Modify the Matrix (LeetCode)

Problem Description

Problem Statement	Solution Link	LeetCode Profile
Modify the Matrix	Modify the Matrix Solution on LeetCode	vaishu_1904

Problem Description

Given a 0-indexed m x n integer matrix matrix, create a new 0-indexed matrix called answer. Make answer equal to matrix, then replace each element with the value -1 with the maximum element in its respective column.

Return the matrix answer.

Example 1

• Input: matrix = [[1,2,-1],[4,-1,6],[7,8,9]]
• Output: [[1,2,9],[4,8,6],[7,8,9]]
• Explanation: The diagram above shows the elements that are changed (in blue).
  • We replace the value in the cell [1][1] with the maximum value in the column 1, that is 8.
  • We replace the value in the cell [0][2] with the maximum value in the column 2, that is 9.

Example 2

• Input: matrix = [[3,-1],[5,2]]
• Output: [[3,2],[5,2]]
• Explanation: The diagram above shows the elements that are changed (in blue).

Constraints

• m == matrix.length
• n == matrix[i].length
• 2 <= m, n <= 50
• -1 <= matrix[i][j] <= 100
• The input is generated such that each column contains at least one non-negative integer.

Approach

To solve this problem, we need to replace each occurrence of -1 in the matrix with the maximum value in its respective column.
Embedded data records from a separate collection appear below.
This design comes from an exercise in tuning for small area, a short achievable clock period and few clock cycles per item on the open sky130 flow, not from production work.
The RTL was checked by simulation tests, not by an equivalence proof against the original design.
Power and IR drop assume default switching activity.

==> flow/design.v <==
module fs32_aoi222 (
    input  wire a0, a1, b0, b1, c0, c1,
    output wire y
);
    assign y = ~((a0 & a1) | (b0 & b1) | (c0 & c1));
endmodule
module fs32_aoi22 (
    input  wire a0, a1, b0, b1,
    output wire y
);
    assign y = ~((a0 & a1) | (b0 & b1));
endmodule
module fs32_ao22 (
    input  wire a0, a1, b0, b1,
    output wire y
);
    assign y = (a0 & a1) | (b0 & b1);
endmodule
module fs32_aoi221 (
    input  wire a0, a1, b0, b1, c,
    output wire y
);
    assign y = ~((a0 & a1) | (b0 & b1) | c);
endmodule
module fs32_seldec (
    input  wire k,       
    input  wire src,     
    input  wire r,       
    input  wire dir,
    output wire keep,
    output wire left,
    output wire right
);
    wire sh = k | (src & r);
    assign keep  = ~sh;
    assign left  = ~dir & sh;
    assign right = dir & sh;
endmodule
module fs32_holdbit (
    input  wire nh,
    input  wire q,
    input  wire a,
    output wire y
);
    assign y = (nh | q) & a;
endmodule
module fs32_hold #(
    parameter integer W = 1
) (
    input  wire         h,
    input  wire [W-1:0] d,
    input  wire [W-1:0] q,
    output wire [W-1:0] y
);
    assign y = h ? q : d;
endmodule
module fs32_stage_n #(
    parameter integer S  = 1,
    parameter integer NI = 0
) (
    input  wire [31:0] x,
    input  wire        keep,
    input  wire        left,
    input  wire        right,
    output wire [31:0] y
);
    genvar i;
    generate
        for (i = 0; i < 32; i = i + 1) begin : g_bit
            if (i >= S && i + S <= 31) begin : g_lr
                fs32_aoi222 u (.a0(keep), .a1(x[i]), .b0(left), .b1(x[i-S]),
                               .c0(right), .c1(x[i+S]), .y(y[i]));
            end else if (i >= S) begin : g_l
                if (NI) begin : g_1
                    fs32_aoi221 u (.a0(keep), .a1(x[i]), .b0(left),
                                   .b1(x[i-S]), .c(right), .y(y[i]));
                end else begin : g_0
                    fs32_aoi22 u (.a0(keep), .a1(x[i]), .b0(left),
                                  .b1(x[i-S]), .y(y[i]));
                end
            end else begin : g_r
                if (NI) begin : g_1
                    fs32_aoi221 u (.a0(keep), .a1(x[i]), .b0(right),
                                   .b1(x[i+S]), .c(left), .y(y[i]));
                end else begin : g_0
                    fs32_aoi22 u (.a0(keep), .a1(x[i]), .b0(right),
                                  .b1(x[i+S]), .y(y[i]));
                end
            end
        end
    endgenerate
endmodule
module fs32_stage16 (
    input  wire [31:0] x,
    input  wire        keep,
    input  wire        left,
    input  wire        right,
    output wire [31:0] y
);
    genvar i;
    generate
        for (i = 0; i < 32; i = i + 1) begin : g_bit
            if (i >= 16) begin : g_l
                fs32_ao22 u (.a0(keep), .a1(x[i]), .b0(left), .b1(x[i-16]),
                             .y(y[i]));
            end else begin : g_r
                fs32_ao22 u (.a0(keep), .a1(x[i]), .b0(right), .b1(x[i+16]),
                             .y(y[i]));
            end
        end
    endgenerate
endmodule
module fs32_coarse (
    input  wire [31:0] x,
    input  wire        dir,    
    input  wire        src,    
    input  wire [2:0]  k,      
    input  wire [2:0]  r,      
    input  wire        en,
    output wire [31:0] y
);
    wire [2:0] keep, left, right;
    genvar b;
    generate
        for (b = 0; b < 3; b = b + 1) begin : g_sel
            fs32_seldec u_dec (.k(k[b]), .src(src), .r(r[b]), .dir(dir),
                               .keep(keep[b]), .left(left[b]), .right(right[b]));
        end
    endgenerate
    wire [31:0] y16, y8n;
    fs32_stage16 u_s16 (
        .x(x), .keep(keep[2]), .left(left[2]), .right(right[2]), .y(y16));
    fs32_stage_n #(.S(8)) u_s8 (
        .x(y16), .keep(keep[1]), .left(left[1]), .right(right[1]), .y(y8n));
    fs32_stage_n #(.S(4), .NI(1)) u_s4 (
        .x(y8n), .keep(en & keep[0]), .left(en & left[0]),
        .right(en & right[0]), .y(y));
endmodule
module fs32_fine (
    input  wire [31:0] x,
    input  wire [5:0]  sel,
    output wire [31:0] y
);
    wire [31:0] y2n;
    fs32_stage_n #(.S(2)) u_s2 (
        .x(x), .keep(sel[5]), .left(sel[4]), .right(sel[3]), .y(y2n));
    fs32_stage_n #(.S(1), .NI(1)) u_s1 (
        .x(y2n), .keep(sel[2]), .left(sel[1]), .right(sel[0]), .y(y));
endmodule
module fs32 (
    input  wire        clk,
    input  wire        rst,
    input  wire        req_valid,
    output wire        req_ready,
    input  wire [15:0] req_cmd,
    input  wire [31:0] req_value,
    input  wire [7:0]  req_dist,
    output wire        rsp_valid,
    input  wire        rsp_ready,
    output wire [31:0] rsp_value,
    output wire [1:0]  rsp_err
);
    reg        busy;     
    reg [31:0] w;        
    reg [5:0]  fsel;     
    reg        errl;
    wire [5:0] cmd_rsv  = req_cmd[15:10];
    wire       cmd_src  = req_cmd[9];
    wire       cmd_dir  = req_cmd[8];
    wire [7:0] cmd_dist = req_cmd[7:0];
    wire illegal = (cmd_rsv != 6'd0) || (cmd_src && (cmd_dist != 8'd0));
    wire [7:0] shamt = cmd_dist | (req_dist & {8{cmd_src}});
    wire       zero  = illegal || (shamt[7:5] != 3'd0);
    wire [31:0] coarse;
    fs32_coarse u_coarse (
        .x(req_value), .dir(cmd_dir), .src(cmd_src), .k(cmd_dist[4:2]),
        .r(req_dist[4:2]), .en(~busy), .y(coarse));
    wire [31:0] w_n;
    genvar i;
    generate
        for (i = 0; i < 32; i = i + 1) begin : g_w
            fs32_holdbit u_hold (.nh(~busy), .q(w[i]), .a(coarse[i]), .y(w_n[i]));
        end
    endgenerate
    wire [5:0] fsel_d = {
        ~zero & ~shamt[1], ~zero & ~cmd_dir & shamt[1], ~zero & cmd_dir & shamt[1],
        ~shamt[0], ~cmd_dir & shamt[0], cmd_dir & shamt[0]
    };
    wire [5:0] fsel_n;
    fs32_hold #(.W(6)) u_fsel_hold (.h(busy), .d(fsel_d), .q(fsel), .y(fsel_n));
    always @(posedge clk) begin
        fsel <= fsel_n;
        w    <= w_n;
        if (rst)
            busy <= 1'b0;
        else if (busy)
            busy <= ~rsp_ready;
        else
            busy <= req_valid;
        if (!busy) begin
            errl <= illegal;
        end
    end
    fs32_fine u_fine (.x(w), .sel(fsel), .y(rsp_value));
    assign req_ready = ~busy;
    assign rsp_valid = busy;
    assign rsp_err   = {1'b0, errl};
endmodule
Settings: LEC_CHECK=0, CAP_MARGIN=20, CORE_MARGIN=2, CORE_UTILIZATION=40, SETUP_SLACK_MARGIN=1.3, SLEW_MARGIN=20, SYNTH_HIERARCHICAL=1, TNS_END_PERCENT=5; clock period 4.0 ns.
standard.sh (not shown) runs the stock make flow with config.mk's settings and CLKGATE_MAP_FILE= SYNTH_SCRIPT=/design/flow/synth_recipe.tcl, a recipe that flattens the netlist after the stock synthesis.
==> flow/flow/run.sh <==
#!/bin/bash
# The standard layout with two changes: the port buffers are buf_1 cells,
# and after floorplan every combinational cell starts at its smallest drive
# (flow/downsize.tcl), leaving the sizing to the timing repair.
set -o pipefail
bash standard.sh "BUFFER_PORTS_ARGS=-buffer_cell sky130_fd_sc_hd__buf_1" \
    "POST_FLOORPLAN_TCL=$PWD/flow/downsize.tcl" finish > standard.log 2>&1
==> flow/flow/downsize.tcl <==
# Start every combinational cell at its smallest drive strength; the timing
# repair that follows sizes up what the critical paths need.
set n 0
foreach inst [[ord::get_db_block] getInsts] {
  set m [[$inst getMaster] getName]
  if {![regexp {^(sky130_fd_sc_hd__[a-z0-9]+)_([0-9]+)$} $m -> base drv]} continue
  if {[regexp {df|dl|buf|inv|conb|tap|fill|decap} $base]} continue
  if {$drv <= 1} continue
  foreach d {0 1} {
    set cand ${base}_$d
    if {[get_lib_cells -quiet $cand] ne "" && $cand ne $m} {
      replace_cell [get_cells [$inst getName]] $cand
      incr n
      break
    }
  }
}
puts "downsize: replaced $n cells"
Testbench counts at the start, summed over its fixed seeds: cycles 9,600, items 4,800.
Change:
--- a/flow/design.v
+++ b/flow/design.v
@@ -35,14 +35,6 @@
     assign keep  = ~sh;
     assign left  = ~dir & sh;
     assign right = dir & sh;
-endmodule
-module fs32_holdbit (
-    input  wire nh,
-    input  wire q,
-    input  wire a,
-    output wire y
-);
-    assign y = (nh | q) & a;
 endmodule
 module fs32_hold #(
     parameter integer W = 1
@@ -116,7 +108,6 @@
     input  wire        src,    
     input  wire [2:0]  k,      
     input  wire [2:0]  r,      
-    input  wire        en,
     output wire [31:0] y
 );
     wire [2:0] keep, left, right;
@@ -133,8 +124,7 @@
     fs32_stage_n #(.S(8)) u_s8 (
         .x(y16), .keep(keep[1]), .left(left[1]), .right(right[1]), .y(y8n));
     fs32_stage_n #(.S(4), .NI(1)) u_s4 (
-        .x(y8n), .keep(en & keep[0]), .left(en & left[0]),
-        .right(en & right[0]), .y(y));
+        .x(y8n), .keep(keep[0]), .left(left[0]), .right(right[0]), .y(y));
 endmodule
 module fs32_fine (
     input  wire [31:0] x,
@@ -174,14 +164,7 @@
     wire [31:0] coarse;
     fs32_coarse u_coarse (
         .x(req_value), .dir(cmd_dir), .src(cmd_src), .k(cmd_dist[4:2]),
-        .r(req_dist[4:2]), .en(~busy), .y(coarse));
-    wire [31:0] w_n;
-    genvar i;
-    generate
-        for (i = 0; i < 32; i = i + 1) begin : g_w
-            fs32_holdbit u_hold (.nh(~busy), .q(w[i]), .a(coarse[i]), .y(w_n[i]));
-        end
-    endgenerate
+        .r(req_dist[4:2]), .y(coarse));
     wire [5:0] fsel_d = {
         ~zero & ~shamt[1], ~zero & ~cmd_dir & shamt[1], ~zero & cmd_dir & shamt[1],
         ~shamt[0], ~cmd_dir & shamt[0], cmd_dir & shamt[0]
@@ -190,7 +173,6 @@
     fs32_hold #(.W(6)) u_fsel_hold (.h(busy), .d(fsel_d), .q(fsel), .y(fsel_n));
     always @(posedge clk) begin
         fsel <= fsel_n;
-        w    <= w_n;
         if (rst)
             busy <= 1'b0;
         else if (busy)
@@ -198,6 +180,7 @@
         else
             busy <= req_valid;
         if (!busy) begin
+            w    <= coarse;
             errl <= illegal;
         end
     end
=> The changed run produced a clean layout; power rises by about 3.7%; sequential power came out higher by 6.3%; sequential share of layout area goes up by 7.6 points; global-route usage shrinks by 0.63 points; worst setup slack improves by 110 ps; clock power rose by about 18%; final area went up by about 6%; clock-buffer cell count falls by 1; critical path depth goes up by 4; wire length came out lower by about 3%; die area is higher by about 2%.
Testbench counts after the change, summed over its fixed seeds: cycles 9,600, items 4,800.

[re-timing with driven ports]
Ports are ideal in the flow. The routed layouts listed here were re-timed in OpenROAD.
Step 1 assumes that a clkbuf_16 drives the clock port and a buf_2 every other input.
Step 2, shift: input delay + t, output delay - t, t = (earliest + latest rising clock arrival at the registers) / 2. This alone moves slack from input paths to output paths.
Slacks: ideal ports / drivers / drivers and shift; pairs: ideal ports / drivers.
run	shift t [ns]	setup WS [ns]	hold WS [ns]	cell pins on the clock port's net
the first run	0.313	1.340 / 1.314 / 1.122	0.502 / 0.502 / 0.502	1
the second run	0.317	1.447 / 1.457 / 1.140	0.655 / 0.650 / 0.688	1
After both steps every run listed still meets setup and hold. For the second run, which loses most, drivers alone change the setup slack by +0.010 ns; drivers and shift together by -0.307 ns.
Here are the steps:

1. Traverse each column of the matrix to find the maximum value.
2. Traverse the matrix again to replace each -1 with the corresponding column maximum value.

Solution Code

Python

class Solution:
    def modifiedMatrix(self, matrix: List[List[int]]) -> List[List[int]]:
        m, n = len(matrix), len(matrix[0])
        col_max = [max(matrix[i][j] for i in range(m) if matrix[i][j] != -1) for j in range(n)]
        
        for i in range(m):
            for j in range(n):
                if matrix[i][j] == -1:
                    matrix[i][j] = col_max[j]
        
        return matrix

C++

#include <vector>
#include <algorithm>
using namespace std;

class Solution {
public:
    vector<vector<int>> modifiedMatrix(vector<vector<int>>& matrix) {
        int m = matrix.size(), n = matrix[0].size();
        vector<int> colMax(n, INT_MIN);
        
        for (int j = 0; j < n; ++j) {
            for (int i = 0; i < m; ++i) {
                if (matrix[i][j] != -1) {
                    colMax[j] = max(colMax[j], matrix[i][j]);
                }
            }
        }
        
        for (int i = 0; i < m; ++i) {
            for (int j = 0; j < n; ++j) {
                if (matrix[i][j] == -1) {
                    matrix[i][j] = colMax[j];
                }
            }
        }
        
        return matrix;
    }
};

Java

class Solution {
    public int[][] modifiedMatrix(int[][] matrix) {
        int m = matrix.length, n = matrix[0].length;
        int[] colMax = new int[n];
        Arrays.fill(colMax, Integer.MIN_VALUE);
        
        for (int j = 0; j < n; ++j) {
            for (int i = 0; i < m; ++i) {
                if (matrix[i][j] != -1) {
                    colMax[j] = Math.max(colMax[j], matrix[i][j]);
                }
            }
        }
        
        for (int i = 0; i < m; ++i) {
            for (int j = 0; j < n; ++j) {
                if (matrix[i][j] == -1) {
                    matrix[i][j] = colMax[j];
                }
            }
        }
        
        return matrix;
    }
}

Conclusion

The solutions traverse the matrix twice to efficiently find the maximum values for each column and then replace the -1 values. This approach ensures that the problem is solved in a straightforward and efficient manner across different programming languages.